Statistical Modeling at the Syntax-Semantics Interface: Exploiting Automatically Induced Lexical Classes Evaluated through Variational Bayesian Inference
Summary
So far, the task of automatic verb classification has been widely explored through supervised as well as unsupervised machine learning techniques, based on syntactic and semantic features, and strictly related to argument structure theory and Levin (1993)’s verb classes. In the present study we go a step further than the previous research in this field (e.g. Lapata and Brew, 2004, Merlo and Stevenson, 2001, or Sun and Korhonen, 2009) by using automatically induced verb classes not as a goal, but rather as a starting point for a lexicon induction experiment for individual verbs.

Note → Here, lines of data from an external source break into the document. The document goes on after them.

## config.mk

```make
export PLATFORM = sky130hd
export DESIGN_NAME = mem_stage_lsu
export DESIGN_NICKNAME = d
export VERILOG_FILES = /design/src/rtl/pipeline_flow_types.sv /design/src/rtl/lsu_align.sv /design/src/rtl/mem_stage_lsu.sv
export SDC_FILE = /design/constraint.sdc
export NUM_CORES = 1
export LEC_CHECK = 0
export ABC_AREA = 1
export CAP_MARGIN = 10
export CORE_MARGIN = 1
export CORE_UTILIZATION = 51
export CTS_CLUSTER_DIAMETER = 150
export DETAILED_ROUTE_END_ITERATION = 10
export GPL_TIMING_DRIVEN = 0
export PLACE_DENSITY = 0.9
export SYNTH_ARGS = -nofsm -noshare
export SYNTH_HDL_FRONTEND = slang
export SYNTH_SLANG_ARGS = --single-unit
```

## constraint.sdc

```tcl
create_clock -name clk -period 3.75 [get_ports clk]
set_clock_uncertainty 0.05 [all_clocks]
set_input_delay 0.75 -clock clk [delete_from_list [all_inputs] [get_ports clk]]
set_output_delay 0.75 -clock clk [all_outputs]
set_load 0.01 [all_outputs]
```

## src/rtl/pipeline_flow_types.sv

```systemverilog
// pipeline_flow_types: EX/MEM and MEM/WB flow records shared by the memory stage.
package pipeline_flow_types;
  localparam int FLOW_XLEN = 32;
  typedef enum logic [1:0] {BYTE, HALF, WORD} mem_size_e;
  typedef enum logic [1:0] {IDLE, BUS, DONE} lsu_state_e;
  typedef struct packed {
    logic                 valid;
    logic                 mem_read;
    logic                 mem_write;
    mem_size_e            mem_size;
    logic                 mem_unsigned;
    logic [FLOW_XLEN-1:0] alu_result;
    logic [FLOW_XLEN-1:0] rs2_data;
    logic [4:0]           rd;
    logic                 reg_write;
  } ex_mem_flow_t;
  typedef struct packed {
    logic                 valid;
    logic                 reg_write;
    logic [4:0]           rd;
    logic [FLOW_XLEN-1:0] wb_data;
    logic                 exc_misalign;
    logic                 exc_bus;
  } mem_wb_flow_t;
  localparam mem_wb_flow_t NOP_MEM_WB_FLOW = '0;
endpackage

```

## src/rtl/lsu_align.sv

```systemverilog
// lsu_align: store lane placement, byte enables, load lane select/extension and misalign detection.
module lsu_align
  import pipeline_flow_types::*;
(
  input  logic [1:0]           addr_lo,
  input  mem_size_e            size,
  input  logic                 is_unsigned,
  input  logic [FLOW_XLEN-1:0] store_data,
  input  logic [FLOW_XLEN-1:0] load_word,
  output logic [FLOW_XLEN-1:0] wdata,
  output logic [3:0]           be,
  output logic [FLOW_XLEN-1:0] load_data,
  output logic                 misaligned
);
  logic [15:0] lane;
  always_comb begin
    lane       = 16'(load_word >> {addr_lo, 3'b000});
    misaligned = (size == HALF && addr_lo[0]) || (size == WORD && addr_lo != 2'b00);
    be         = size == BYTE ? 4'b0001 << addr_lo : size == HALF ? 4'b0011 << addr_lo : 4'b1111;
    wdata      = size == BYTE ? {4{store_data[7:0]}} : size == HALF ? {2{store_data[15:0]}} : store_data;
    load_data  = size == BYTE ? {{24{~is_unsigned & lane[7]}}, lane[7:0]} :
                 size == HALF ? {{16{~is_unsigned & lane[15]}}, lane[15:0]} : load_word;
  end
endmodule

```

## src/rtl/mem_stage_lsu.sv

```systemverilog
// mem_stage_lsu: MEM-stage load/store unit, one blocking data-bus transaction per access.
module mem_stage_lsu
  import pipeline_flow_types::*;
#(
  parameter int TIMEOUT_CYCLES = 255,
  parameter int XLEN           = 32
) (
  input  logic              clk,
  input  logic              reset,
  input  ex_mem_flow_t      mem_flow,
  input  logic              flush,
  output mem_wb_flow_t      wb_flow,
  output logic              stall_req,
  output logic              dbus_req,
  output logic              dbus_we,
  output logic [XLEN-1:0]   dbus_addr,
  output logic [XLEN-1:0]   dbus_wdata,
  output logic [XLEN/8-1:0] dbus_be,
  input  logic [XLEN-1:0]   dbus_rdata,
  input  logic              dbus_ack
);
  localparam int CW = $clog2(TIMEOUT_CYCLES + 1);
  lsu_state_e state, state_n;
  ex_mem_flow_t req, cur;
  logic [XLEN-1:0] rdata_q, wdata, load_data;
  logic [XLEN/8-1:0] be;
  logic [CW-1:0] cnt;
  logic killed, bus_err, misaligned, is_mem, launch, timeout;
  // Alignment logic sees the live instruction while idle, the latched one once the bus is owned.
  assign cur = state == IDLE ? mem_flow : req;
  lsu_align u_align (
    .addr_lo     (cur.alu_result[1:0]),
    .size        (cur.mem_size),
    .is_unsigned (cur.mem_unsigned),
    .store_data  (cur.rs2_data),
    .load_word   (rdata_q),
    .wdata       (wdata),
    .be          (be),
    .load_data   (load_data),
    .misaligned  (misaligned)
  );
  always_comb begin
    is_mem     = mem_flow.valid && (mem_flow.mem_read || mem_flow.mem_write);
    launch     = state == IDLE && is_mem && !misaligned && !flush;
    timeout    = state == BUS && !dbus_ack && cnt == CW'(TIMEOUT_CYCLES - 1);
    state_n    = state == IDLE ? (launch ? BUS : IDLE) :
                 state == BUS  ? (dbus_ack || timeout ? DONE : BUS) : IDLE;
    dbus_req   = state == BUS && !reset;
    dbus_we    = dbus_req && req.mem_write;
    dbus_addr  = dbus_req ? {req.alu_result[XLEN-1:2], 2'b00} : '0;
    dbus_be    = dbus_req ? be : '0;
    dbus_wdata = dbus_req ? wdata : '0;
    stall_req  = !reset && (launch || state == BUS);
    wb_flow    = NOP_MEM_WB_FLOW;
    if (!reset && !flush && state == IDLE && mem_flow.valid && !(is_mem && !misaligned)) begin
      wb_flow.valid        = 1'b1;
      wb_flow.rd           = mem_flow.rd;
      wb_flow.wb_data      = mem_flow.alu_result;
      wb_flow.exc_misalign = is_mem;
      wb_flow.reg_write    = mem_flow.reg_write && !is_mem;
    end else if (!reset && !flush && state == DONE && !killed) begin
      wb_flow.valid     = 1'b1;
      wb_flow.rd        = req.rd;
      wb_flow.wb_data   = req.mem_read ? load_data : req.alu_result;
      wb_flow.exc_bus   = bus_err;
      wb_flow.reg_write = req.mem_read && req.reg_write && !bus_err;
    end
  end
  always_ff @(posedge clk) begin
    if (reset) begin
      state   <= IDLE;
      req     <= '0;
      rdata_q <= '0;
      cnt     <= '0;
      killed  <= 1'b0;
      bus_err <= 1'b0;
    end else begin
      state <= state_n;
      if (launch) begin
        req     <= mem_flow;
        cnt     <= '0;
        killed  <= 1'b0;
        bus_err <= 1'b0;
      end
      if (state == BUS) begin
        cnt <= CW'(cnt + 1'b1);
        if (flush) killed <= 1'b1;
        if (dbus_ack) rdata_q <= dbus_rdata;
        if (timeout) bus_err <= 1'b1;
      end
    end
  end
endmodule

```

==> impl_metrics.json <==
{
  "synth-xor-area-share": 0,
  "violations": "negative setup slack",
  "place.gp.congestion": 0.970,
  "regArea_um2": 2380,
  "total_leakage_power_nw": 4.15,
  "netlist_area_um2": 6970,
  "cap_violations": 0,
  "synth.area.mux_share": 0,
  "fp.dieW_um": 119,
  "cts_tree": "built",
  "cp_max_fo": 9,
  "post-route-period-util": 1.00,
  "crit_chain": "clkdlybuf4s50_1 > nand2_1 > o21ai_2 > buf_6 > nor2_4 > o21ai_0 > nand2_1 > nand2_1 > nand2_1 > clkdlybuf4s50_1",
  "grt_overflow": 0,
  "finalCriticalPeriod_ns": 3.75,
  "synth_compound_area_frac": 0.266,
  "synth.avg_cell_area_um2": 6.14,
  "synthTopCellsByArea": "dfxtp_1, nand2_1, a21oi_1",
  "multiInputGateArea_um2": 3870,
  "tightest_slew_ns": 0.749,
  "final_core_util": 0.772,
  "stdcell_area_um2": 10300,
  "cp_slowest_cell": "clkdlybuf4s50_1",
  "nets": 1494,
  "start_util": 0.524,
  "synth-seq-cells": 119,
  "synth_top_family_by_area": "compound AO/OA/AOI/OAI gates",
  "synth_top_flop_cell": "dfxtp_1",
  "grt_pass1_vias": 8005,
  "slew_headroom": 0.501,
  "netlist-cell-type-count": 32,
  "power_mw": 3.86,
  "cts_buffer_depth": 2,
  "placed_cell_area_um2": 9390,
  "via_count": 9058,
  "crit_type": "primary input to output pin",
  "fp.dieH_um": 119,
  "slowest_delay_ns": 0.50,
  "wire_per_inst_um": 17.5,
  "setup_viol": 2,
  "endpoint_kind": "output pin",
  "cts_sinks": 119,
  "cts_inserted_buffers": 17,
  "status": "finished with violations",
  "drc_errors": 0,
  "numPortBuffers": 219,
  "antenna_left": 0,
  "synth_simple_gate_area_frac": 0.263,
  "antenna_cells": 0,
  "clk_pin_slew_worst_paths_ns": 0.05,
  "async_flop_share": 0,
  "row_count": 42,
  "hold_viol": 0,
  "die_area_um2": 14100,
  "area_growth_pct": 47.2,
  "antenna_found_initial": 0,
  "track_usage": 0.381,
  "path_delay_family": "buffers and inverters",
  "ys_seq_area_frac": 0.342,
  "grt_max_degree": 17,
  "p_per_area_nw_per_um2": 376,
  "htree_num_levels": 4,
  "synth_adder_area_share": 0.00359,
  "ctsHoldBuffers": 0,
  "core_area_um2": 13300,
  "insertion_delay_ns": 0.43,
  "crit_path_frequent_cell": "nand2_1",
  "viasPerCell": 5.77,
  "netlist_instances": 1135,
  "dr.pass1.iters": 6,
  "synth_edf_count": 0,
  "cp_num_buf_inv": 3,
  "num_io_pins": 224,
  "yosys.area.top_type_share": 0.342,
  "yosysMostFrequentCell": "nand2_1",
  "arrival_ns": 2.95,
  "ys_top_cells_by_count": "nand2_1, a21oi_1, o21ai_0, inv_1, dfxtp_1",
  "max_clock_freq_mhz": 267,
  "yosys_warnings": 0,
  "rsz0062_at_grt": "yes",
  "routed_wirelength_um": 27500,
  "required_ns": 2.95,
  "drive_gt1_frac": 0.0897,
  "drtIter0Drc": 1214,
  "synth_top_area_cell": "dfxtp_1",
  "pre_cts_ws_ns": -0.612,
  "grt_pass1_wl_um": 41800,
  "cp-start-kind": "primary input",
  "post-dp-hpwl_um": 20400,
  "hp-class": "flop to flop",
  "peakVddDrop_mv": 0.370,
  "drv_slew": 0,
  "nFillCells": 1049,
  "root_buffer": "clkbuf_16",
  "setup_slack_ns": -0.000823
}
-- report_power, final --
group / switching [mW] / internal [mW]
clock: 0.615 / 1.01
sequential: 0.0269 / 1.34
combinational: 0.538 / 0.334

Inspired by Rooth, Riezler, Prescher, Carroll, and Beil (1999), a first experiment involves a clustering process of verbs represented by co-occurrence vectors of argument nouns extracted from the subcategorization frames of transitive and intransitive verbs; from the resulting model, a second experiment shows that lexicons of argument nouns for fixed verbs can be created by re-estimating the nouns’ absolute frequencies with respect to the same verb, modified by cluster-related probabilities from the model. Apart from being relatively simple statistical inference steps, the relevance of this study is also determined by the detailed and combined evaluation system used for model selection, including a Pseudo-Disambiguation task, in-depth cluster metrics, and a Variational Bayes Gaussian Mixture. It was found that argument selectional preference is a good indicator of verb classes, especially for the data set that included verbs of the alternation in which the object of the transitive is the subject of the intransitive. Moreover, through the support of a quantitative, WordNet-based method, it was shown that such classes are relatively little levinian. Future research could be directed to the exploration of adjunct slots, as well as an extension of the evaluation architecture to other clustering tasks within NLP.